Applied mathematician's solution for reducing drag on a vessel works in computer simulation; engineering professor is putting the calculations to the test
From amateur sailing enthusiasts to the U.S. Navy, everyone wants to talk with George Karniadakis about how to make watercraft go faster.
Applied mathematics professor Karniadakis (at left) has demonstrated a method to make surfaces more slippery, which has potential applications for any flowing fluid, from water past a ship, oil in a pipeline, and air against an aircraft.
"We created some sort of shield close to the skin," Karniadakis said.
Karniadakis showed that by creating traveling waves close to a surface, drag can be reduced by at least 30 percent. The key is that the traveling waves must be perpendicular to the flow of the fluid.
The success of the perpendicular waves in computer simulations surprised Karniadakis and just about everyone else; the work runs counter to conventional wisdom. Science magazine published his work last May with Yiqing Du, who received his doctorate in 1999 and who now is at Microsoft.
Karniadakis designs algorithms — mathematical patterns— to solve problems such as how to reduce drag on a vessel. His computer simulations show how to dramatically cut down drag, but it remains to be seen whether they work in real life.
The preliminary real-world experiments are being conducted by Kenneth Breuer, associate professor of engineering, in a water tunnel 6 feet long by 3 feet wide by a couple of inches high. The channel flow allows him to do careful measurements with Karniadakis’ calculations. In addition, the Naval Undersea Warfare Center in Newport is doing complementary experiments, more applied than fundamental, in a larger water tunnel.
"If they’re successful, we will be doing a very big experiment in the ocean in two years. That will take place in a Navy lab in the Bahamas" and involve a 20-foot-long mini-submarine built for testing purposes, Breuer said.
In addition, Karniadakis is working with colleagues at the Massachusetts Institute of Technology to apply the electromagnetic tiles to an unmanned vessel. The goal is to speed the vessel so that it can make a trans-Atlantic crossing without refueling.
The experiments all involve magnets and electrodes on small tiles. The force created by the electromagnetic field creates the perpendicular waves that cut down loops of turbulence that rise from a surface.

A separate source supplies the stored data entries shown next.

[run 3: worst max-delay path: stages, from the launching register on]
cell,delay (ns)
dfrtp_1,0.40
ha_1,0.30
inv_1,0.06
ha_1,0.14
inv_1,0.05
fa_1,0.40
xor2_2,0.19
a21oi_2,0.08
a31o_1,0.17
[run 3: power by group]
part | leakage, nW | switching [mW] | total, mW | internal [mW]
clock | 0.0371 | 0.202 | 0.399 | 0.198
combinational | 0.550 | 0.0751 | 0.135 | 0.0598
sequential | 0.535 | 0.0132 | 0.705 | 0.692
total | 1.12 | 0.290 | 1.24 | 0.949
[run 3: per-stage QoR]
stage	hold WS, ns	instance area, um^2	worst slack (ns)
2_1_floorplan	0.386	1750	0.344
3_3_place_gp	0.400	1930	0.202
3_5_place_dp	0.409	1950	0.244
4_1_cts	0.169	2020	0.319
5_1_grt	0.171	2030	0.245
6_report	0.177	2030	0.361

"The object of our experiment is to realize physically what Karniadakis has computed on the computer; to face all of the sort of real-life problems that come," Breuer said. "For example, he has assumed certain configurations which in real life are actually hard to build. Also, salt water is corrosive. Calculations don’t really concern themselves with that. And electronics are quite complicated, and building them in real life has its challenges."
Breuer hopes to show encouraging results by early April, when the funding comes up for review by the Defense Advanced Research Projects Agency (DARPA) through the Office of Naval Research. Currently, the Brown professors are working with a $366,000 grant. If the work shows promise over the next two months, DARPA may award $527,000 through February 2004.
"It’s a very critical time," Breuer said.